Activity — Determine the number of lines in the data that include the word "worst", and write only that number.

Data to use —
********************

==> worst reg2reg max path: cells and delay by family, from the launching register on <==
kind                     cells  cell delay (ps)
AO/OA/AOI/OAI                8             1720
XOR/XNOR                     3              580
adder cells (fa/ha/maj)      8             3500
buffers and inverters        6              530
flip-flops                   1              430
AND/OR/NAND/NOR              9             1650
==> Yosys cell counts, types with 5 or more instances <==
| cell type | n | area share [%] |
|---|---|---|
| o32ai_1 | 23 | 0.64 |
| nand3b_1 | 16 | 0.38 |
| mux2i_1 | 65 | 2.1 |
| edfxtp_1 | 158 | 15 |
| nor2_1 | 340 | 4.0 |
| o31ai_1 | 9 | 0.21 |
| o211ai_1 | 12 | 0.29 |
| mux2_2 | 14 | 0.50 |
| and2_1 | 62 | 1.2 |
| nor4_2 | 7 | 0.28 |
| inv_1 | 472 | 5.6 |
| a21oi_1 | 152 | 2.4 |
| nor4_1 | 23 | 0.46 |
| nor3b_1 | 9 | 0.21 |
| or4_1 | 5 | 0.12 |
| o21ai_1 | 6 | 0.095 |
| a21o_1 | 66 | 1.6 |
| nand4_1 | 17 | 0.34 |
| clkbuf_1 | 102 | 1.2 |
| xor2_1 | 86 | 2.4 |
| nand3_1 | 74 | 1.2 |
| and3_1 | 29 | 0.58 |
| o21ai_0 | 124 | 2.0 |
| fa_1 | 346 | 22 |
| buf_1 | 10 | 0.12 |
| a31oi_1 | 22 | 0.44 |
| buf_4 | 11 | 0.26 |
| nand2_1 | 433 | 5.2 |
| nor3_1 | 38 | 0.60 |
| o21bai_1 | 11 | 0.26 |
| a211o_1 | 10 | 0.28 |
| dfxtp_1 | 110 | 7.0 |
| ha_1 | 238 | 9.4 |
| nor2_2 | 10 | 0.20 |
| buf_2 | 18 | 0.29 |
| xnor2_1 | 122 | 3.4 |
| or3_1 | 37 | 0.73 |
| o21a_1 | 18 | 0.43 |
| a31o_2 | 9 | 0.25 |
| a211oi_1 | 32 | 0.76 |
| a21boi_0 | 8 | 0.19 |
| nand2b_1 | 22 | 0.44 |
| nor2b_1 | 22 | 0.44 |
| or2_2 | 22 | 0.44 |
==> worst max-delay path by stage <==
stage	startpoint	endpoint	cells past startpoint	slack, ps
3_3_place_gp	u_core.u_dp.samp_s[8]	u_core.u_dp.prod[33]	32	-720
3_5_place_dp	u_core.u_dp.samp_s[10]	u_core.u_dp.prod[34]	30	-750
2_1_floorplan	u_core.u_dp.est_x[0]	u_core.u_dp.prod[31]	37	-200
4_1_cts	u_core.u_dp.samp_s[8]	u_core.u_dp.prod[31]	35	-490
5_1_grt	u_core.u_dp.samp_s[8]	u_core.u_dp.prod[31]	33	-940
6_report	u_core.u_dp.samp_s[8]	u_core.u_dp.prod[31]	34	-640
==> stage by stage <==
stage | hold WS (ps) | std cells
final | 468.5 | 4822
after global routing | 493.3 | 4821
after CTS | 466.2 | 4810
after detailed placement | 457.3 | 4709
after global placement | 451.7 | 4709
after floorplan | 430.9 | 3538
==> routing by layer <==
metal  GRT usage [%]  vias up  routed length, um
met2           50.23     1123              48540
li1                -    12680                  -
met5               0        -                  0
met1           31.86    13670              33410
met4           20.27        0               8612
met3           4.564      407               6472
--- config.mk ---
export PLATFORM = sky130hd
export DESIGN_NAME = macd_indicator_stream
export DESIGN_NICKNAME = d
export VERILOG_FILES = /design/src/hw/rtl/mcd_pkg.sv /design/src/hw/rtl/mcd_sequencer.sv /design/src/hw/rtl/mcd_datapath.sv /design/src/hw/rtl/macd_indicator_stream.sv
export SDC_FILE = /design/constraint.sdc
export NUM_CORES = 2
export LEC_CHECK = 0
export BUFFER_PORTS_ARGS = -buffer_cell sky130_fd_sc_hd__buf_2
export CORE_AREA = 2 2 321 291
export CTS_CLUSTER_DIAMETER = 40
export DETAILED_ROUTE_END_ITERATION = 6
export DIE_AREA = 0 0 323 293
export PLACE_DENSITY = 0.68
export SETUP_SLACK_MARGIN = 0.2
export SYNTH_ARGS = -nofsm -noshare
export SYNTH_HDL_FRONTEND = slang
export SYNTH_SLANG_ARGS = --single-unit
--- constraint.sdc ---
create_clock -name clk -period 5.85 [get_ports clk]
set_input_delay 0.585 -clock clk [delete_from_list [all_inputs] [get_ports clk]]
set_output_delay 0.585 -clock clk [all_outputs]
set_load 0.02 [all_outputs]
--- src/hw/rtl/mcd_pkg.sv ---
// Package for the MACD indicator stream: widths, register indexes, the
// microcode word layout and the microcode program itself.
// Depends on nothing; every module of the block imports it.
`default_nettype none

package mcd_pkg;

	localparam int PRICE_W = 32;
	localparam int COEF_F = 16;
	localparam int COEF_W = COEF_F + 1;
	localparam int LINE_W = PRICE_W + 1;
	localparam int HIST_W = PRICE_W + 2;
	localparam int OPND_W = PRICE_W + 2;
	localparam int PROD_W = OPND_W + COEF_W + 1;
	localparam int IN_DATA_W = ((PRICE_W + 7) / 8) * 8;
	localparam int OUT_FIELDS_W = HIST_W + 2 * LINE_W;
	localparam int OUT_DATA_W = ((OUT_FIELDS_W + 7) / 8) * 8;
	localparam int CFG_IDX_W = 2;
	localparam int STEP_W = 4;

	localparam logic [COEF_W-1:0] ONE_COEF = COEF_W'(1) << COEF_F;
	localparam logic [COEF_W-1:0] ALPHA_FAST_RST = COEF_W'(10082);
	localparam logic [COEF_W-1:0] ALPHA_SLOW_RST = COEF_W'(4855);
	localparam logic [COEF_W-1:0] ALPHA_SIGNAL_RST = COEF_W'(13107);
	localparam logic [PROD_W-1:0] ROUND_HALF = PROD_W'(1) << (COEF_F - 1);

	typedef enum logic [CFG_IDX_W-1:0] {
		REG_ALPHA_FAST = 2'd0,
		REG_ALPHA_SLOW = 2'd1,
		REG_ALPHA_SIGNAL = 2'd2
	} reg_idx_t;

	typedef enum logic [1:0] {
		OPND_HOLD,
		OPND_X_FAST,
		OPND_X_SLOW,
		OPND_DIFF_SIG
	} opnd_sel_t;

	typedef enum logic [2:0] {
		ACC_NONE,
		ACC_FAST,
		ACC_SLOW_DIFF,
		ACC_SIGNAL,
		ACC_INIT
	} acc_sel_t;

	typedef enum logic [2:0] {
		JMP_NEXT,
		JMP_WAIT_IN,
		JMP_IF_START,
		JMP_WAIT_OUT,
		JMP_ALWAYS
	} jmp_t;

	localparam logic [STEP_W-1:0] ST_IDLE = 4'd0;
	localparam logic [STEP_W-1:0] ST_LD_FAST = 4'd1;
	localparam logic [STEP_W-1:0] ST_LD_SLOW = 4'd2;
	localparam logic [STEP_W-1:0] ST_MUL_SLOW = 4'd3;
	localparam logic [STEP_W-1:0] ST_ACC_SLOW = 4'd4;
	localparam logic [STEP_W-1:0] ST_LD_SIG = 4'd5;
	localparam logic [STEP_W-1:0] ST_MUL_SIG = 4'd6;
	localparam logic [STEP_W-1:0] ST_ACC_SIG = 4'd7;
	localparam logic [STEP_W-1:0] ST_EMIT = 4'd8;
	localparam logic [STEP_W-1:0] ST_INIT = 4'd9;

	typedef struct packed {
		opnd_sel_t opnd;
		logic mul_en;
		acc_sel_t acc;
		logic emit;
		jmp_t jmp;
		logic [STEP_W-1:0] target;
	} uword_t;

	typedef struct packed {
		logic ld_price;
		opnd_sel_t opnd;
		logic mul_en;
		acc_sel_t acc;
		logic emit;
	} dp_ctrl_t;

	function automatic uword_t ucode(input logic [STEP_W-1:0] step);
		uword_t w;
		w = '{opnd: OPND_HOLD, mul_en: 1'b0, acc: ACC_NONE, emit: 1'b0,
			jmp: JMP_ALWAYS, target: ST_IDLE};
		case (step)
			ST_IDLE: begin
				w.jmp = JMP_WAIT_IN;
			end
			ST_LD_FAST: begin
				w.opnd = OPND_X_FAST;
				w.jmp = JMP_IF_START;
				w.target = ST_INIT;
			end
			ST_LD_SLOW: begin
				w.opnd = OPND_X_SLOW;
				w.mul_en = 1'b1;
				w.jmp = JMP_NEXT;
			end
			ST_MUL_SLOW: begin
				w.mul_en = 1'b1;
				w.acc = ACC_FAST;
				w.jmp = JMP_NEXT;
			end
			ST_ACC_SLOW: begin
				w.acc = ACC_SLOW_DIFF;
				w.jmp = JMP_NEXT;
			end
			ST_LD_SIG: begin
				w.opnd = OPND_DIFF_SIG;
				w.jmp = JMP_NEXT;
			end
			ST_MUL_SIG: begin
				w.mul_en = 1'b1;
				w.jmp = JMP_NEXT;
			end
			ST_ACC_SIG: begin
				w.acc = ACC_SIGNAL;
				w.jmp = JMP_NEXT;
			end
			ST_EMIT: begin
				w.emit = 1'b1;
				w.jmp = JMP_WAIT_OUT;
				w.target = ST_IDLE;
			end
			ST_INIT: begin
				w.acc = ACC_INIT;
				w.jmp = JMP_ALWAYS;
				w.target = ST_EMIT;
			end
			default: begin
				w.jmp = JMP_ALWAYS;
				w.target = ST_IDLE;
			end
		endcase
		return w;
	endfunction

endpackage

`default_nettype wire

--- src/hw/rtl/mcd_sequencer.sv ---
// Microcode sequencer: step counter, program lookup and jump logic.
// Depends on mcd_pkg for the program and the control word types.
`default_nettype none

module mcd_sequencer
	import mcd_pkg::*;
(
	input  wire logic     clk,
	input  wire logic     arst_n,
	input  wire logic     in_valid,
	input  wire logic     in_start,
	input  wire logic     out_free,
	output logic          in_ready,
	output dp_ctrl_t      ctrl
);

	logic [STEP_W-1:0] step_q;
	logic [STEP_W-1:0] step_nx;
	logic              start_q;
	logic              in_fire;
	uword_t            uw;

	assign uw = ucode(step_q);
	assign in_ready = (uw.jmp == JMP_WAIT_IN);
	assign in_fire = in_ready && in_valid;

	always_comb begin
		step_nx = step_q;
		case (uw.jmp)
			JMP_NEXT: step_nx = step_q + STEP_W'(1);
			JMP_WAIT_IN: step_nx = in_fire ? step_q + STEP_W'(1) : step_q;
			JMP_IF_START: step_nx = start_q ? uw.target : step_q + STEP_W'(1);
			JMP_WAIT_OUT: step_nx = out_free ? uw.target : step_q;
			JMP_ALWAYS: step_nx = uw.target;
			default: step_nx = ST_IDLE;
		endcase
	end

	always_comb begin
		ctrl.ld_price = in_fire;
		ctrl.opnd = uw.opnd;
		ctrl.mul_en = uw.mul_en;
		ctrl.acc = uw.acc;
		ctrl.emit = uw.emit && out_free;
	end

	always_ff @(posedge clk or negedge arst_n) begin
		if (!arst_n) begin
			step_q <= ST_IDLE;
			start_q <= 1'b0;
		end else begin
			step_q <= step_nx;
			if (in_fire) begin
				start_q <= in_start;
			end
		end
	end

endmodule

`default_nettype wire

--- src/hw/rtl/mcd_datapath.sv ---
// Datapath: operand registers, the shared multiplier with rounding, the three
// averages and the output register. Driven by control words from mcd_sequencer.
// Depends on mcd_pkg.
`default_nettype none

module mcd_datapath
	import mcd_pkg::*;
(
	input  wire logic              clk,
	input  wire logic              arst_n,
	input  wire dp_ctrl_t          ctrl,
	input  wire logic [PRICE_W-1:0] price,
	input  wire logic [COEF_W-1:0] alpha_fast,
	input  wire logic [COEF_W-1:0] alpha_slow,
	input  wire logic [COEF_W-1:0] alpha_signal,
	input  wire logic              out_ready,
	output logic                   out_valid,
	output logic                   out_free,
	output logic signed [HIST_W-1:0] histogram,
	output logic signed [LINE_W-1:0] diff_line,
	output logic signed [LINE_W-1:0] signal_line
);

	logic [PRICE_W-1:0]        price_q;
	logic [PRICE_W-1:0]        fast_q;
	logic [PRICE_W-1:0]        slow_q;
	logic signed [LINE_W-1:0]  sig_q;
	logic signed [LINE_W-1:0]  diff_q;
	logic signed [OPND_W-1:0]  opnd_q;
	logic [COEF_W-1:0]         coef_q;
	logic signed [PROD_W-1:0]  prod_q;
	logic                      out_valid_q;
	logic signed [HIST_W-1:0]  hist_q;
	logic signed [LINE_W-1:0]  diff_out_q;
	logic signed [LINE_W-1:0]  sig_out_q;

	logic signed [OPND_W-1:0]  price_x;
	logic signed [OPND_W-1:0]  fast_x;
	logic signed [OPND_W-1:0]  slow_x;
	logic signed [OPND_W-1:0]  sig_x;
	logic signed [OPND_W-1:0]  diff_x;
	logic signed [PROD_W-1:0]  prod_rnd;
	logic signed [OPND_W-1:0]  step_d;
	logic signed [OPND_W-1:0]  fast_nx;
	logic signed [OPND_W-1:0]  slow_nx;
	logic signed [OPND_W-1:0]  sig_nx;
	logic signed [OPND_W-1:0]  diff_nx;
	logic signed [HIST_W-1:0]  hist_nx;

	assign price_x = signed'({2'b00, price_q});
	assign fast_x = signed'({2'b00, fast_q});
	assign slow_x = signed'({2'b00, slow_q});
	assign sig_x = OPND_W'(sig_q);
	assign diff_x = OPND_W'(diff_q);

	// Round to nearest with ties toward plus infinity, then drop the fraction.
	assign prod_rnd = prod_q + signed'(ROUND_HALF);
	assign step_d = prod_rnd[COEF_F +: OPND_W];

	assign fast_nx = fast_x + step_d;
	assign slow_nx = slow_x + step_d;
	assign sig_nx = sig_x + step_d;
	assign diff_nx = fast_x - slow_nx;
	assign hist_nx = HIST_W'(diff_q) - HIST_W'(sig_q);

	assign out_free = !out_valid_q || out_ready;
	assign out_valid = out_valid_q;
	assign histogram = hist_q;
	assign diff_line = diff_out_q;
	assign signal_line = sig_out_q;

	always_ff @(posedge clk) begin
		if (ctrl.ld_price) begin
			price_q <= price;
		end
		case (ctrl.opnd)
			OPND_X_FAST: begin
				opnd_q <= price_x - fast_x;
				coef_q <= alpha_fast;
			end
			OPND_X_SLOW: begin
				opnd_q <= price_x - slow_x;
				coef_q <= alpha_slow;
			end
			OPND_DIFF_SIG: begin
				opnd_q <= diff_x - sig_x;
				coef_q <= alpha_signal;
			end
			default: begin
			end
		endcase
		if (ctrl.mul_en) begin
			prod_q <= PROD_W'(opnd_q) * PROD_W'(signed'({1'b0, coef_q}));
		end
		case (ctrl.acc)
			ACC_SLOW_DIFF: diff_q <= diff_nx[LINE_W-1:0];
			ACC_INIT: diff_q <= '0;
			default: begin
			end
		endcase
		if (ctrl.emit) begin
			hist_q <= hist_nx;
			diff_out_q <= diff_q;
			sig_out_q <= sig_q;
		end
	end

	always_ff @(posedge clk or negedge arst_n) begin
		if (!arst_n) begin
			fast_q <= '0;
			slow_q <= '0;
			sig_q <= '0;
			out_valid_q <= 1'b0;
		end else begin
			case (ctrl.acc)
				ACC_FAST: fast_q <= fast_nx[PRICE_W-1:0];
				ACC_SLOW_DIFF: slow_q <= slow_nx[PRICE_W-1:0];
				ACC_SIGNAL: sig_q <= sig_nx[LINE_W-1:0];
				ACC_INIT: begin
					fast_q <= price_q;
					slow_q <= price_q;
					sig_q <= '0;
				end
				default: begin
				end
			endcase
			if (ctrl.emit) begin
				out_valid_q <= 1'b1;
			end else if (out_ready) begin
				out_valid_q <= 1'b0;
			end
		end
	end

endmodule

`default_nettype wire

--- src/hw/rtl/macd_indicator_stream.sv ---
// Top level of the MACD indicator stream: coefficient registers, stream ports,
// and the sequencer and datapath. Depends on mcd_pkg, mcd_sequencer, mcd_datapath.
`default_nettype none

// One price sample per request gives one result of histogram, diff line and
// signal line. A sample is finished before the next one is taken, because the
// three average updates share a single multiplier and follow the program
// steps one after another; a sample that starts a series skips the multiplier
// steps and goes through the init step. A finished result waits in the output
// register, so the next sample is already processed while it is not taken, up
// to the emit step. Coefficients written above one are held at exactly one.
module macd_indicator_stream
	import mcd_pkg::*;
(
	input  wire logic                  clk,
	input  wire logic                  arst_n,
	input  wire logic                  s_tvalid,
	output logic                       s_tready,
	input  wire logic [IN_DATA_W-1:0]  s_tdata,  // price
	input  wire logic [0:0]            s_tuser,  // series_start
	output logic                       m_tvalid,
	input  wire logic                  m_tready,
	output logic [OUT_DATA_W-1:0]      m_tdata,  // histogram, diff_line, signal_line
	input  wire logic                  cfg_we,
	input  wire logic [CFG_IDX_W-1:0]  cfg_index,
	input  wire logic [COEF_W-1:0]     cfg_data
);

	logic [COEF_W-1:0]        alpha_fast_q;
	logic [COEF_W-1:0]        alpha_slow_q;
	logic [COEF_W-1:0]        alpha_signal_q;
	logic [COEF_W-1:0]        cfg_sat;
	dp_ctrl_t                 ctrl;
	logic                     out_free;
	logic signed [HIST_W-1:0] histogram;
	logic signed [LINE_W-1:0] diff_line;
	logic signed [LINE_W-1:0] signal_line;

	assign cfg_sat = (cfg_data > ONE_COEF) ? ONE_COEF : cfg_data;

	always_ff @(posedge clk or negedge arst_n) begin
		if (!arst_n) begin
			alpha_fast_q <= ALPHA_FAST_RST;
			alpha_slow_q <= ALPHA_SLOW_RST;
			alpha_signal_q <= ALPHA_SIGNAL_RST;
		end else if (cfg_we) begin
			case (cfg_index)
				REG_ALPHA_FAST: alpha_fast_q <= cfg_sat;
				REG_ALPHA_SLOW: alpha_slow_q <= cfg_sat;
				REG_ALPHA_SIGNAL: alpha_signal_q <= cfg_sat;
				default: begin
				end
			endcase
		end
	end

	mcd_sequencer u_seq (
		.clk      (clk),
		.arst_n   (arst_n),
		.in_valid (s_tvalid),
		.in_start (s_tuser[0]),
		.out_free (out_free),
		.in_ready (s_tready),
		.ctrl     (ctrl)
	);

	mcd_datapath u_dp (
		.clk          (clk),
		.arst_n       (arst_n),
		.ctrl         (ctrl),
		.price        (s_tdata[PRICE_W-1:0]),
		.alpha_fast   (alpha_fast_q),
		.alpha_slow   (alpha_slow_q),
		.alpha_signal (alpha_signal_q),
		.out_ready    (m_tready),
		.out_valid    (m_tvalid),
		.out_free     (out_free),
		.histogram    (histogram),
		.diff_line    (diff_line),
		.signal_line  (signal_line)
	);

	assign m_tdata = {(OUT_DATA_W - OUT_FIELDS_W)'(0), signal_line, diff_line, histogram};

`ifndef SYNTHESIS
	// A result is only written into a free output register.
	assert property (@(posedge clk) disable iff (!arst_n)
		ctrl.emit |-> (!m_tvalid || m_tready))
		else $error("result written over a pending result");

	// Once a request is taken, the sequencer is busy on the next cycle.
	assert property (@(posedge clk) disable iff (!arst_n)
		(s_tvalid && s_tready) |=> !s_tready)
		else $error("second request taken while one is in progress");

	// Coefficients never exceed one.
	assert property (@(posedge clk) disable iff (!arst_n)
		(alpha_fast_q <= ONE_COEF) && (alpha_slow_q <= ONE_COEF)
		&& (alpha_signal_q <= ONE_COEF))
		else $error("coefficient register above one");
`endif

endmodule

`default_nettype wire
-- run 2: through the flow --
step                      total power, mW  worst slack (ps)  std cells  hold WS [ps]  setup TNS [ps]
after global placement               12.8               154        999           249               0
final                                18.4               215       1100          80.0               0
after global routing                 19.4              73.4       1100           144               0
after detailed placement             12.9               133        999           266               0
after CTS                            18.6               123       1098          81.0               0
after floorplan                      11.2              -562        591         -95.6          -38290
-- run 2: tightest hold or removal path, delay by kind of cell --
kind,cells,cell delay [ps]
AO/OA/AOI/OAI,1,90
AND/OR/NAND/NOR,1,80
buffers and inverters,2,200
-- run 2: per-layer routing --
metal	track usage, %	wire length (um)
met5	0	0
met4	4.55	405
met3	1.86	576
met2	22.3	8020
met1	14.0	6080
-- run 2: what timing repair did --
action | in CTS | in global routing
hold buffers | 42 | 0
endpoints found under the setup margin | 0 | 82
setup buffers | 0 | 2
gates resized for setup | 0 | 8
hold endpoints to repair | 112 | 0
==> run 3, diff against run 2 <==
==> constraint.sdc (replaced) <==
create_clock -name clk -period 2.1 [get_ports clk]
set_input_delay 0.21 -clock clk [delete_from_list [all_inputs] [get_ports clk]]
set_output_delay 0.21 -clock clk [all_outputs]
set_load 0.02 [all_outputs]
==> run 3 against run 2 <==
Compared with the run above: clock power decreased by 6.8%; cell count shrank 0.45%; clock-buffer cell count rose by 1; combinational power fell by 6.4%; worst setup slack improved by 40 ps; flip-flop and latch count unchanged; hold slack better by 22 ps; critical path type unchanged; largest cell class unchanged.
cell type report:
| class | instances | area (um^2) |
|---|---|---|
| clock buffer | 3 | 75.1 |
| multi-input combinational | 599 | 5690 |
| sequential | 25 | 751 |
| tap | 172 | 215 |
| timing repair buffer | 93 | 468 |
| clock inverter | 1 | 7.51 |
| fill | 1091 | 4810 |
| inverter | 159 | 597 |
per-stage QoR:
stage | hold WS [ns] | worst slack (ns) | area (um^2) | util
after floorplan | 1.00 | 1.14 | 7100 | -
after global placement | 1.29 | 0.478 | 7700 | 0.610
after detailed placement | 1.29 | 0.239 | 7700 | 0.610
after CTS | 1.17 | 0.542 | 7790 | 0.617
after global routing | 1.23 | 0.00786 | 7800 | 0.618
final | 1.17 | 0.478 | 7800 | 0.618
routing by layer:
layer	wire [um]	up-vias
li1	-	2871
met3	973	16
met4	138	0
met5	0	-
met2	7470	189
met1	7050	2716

********************

Exercise response — 5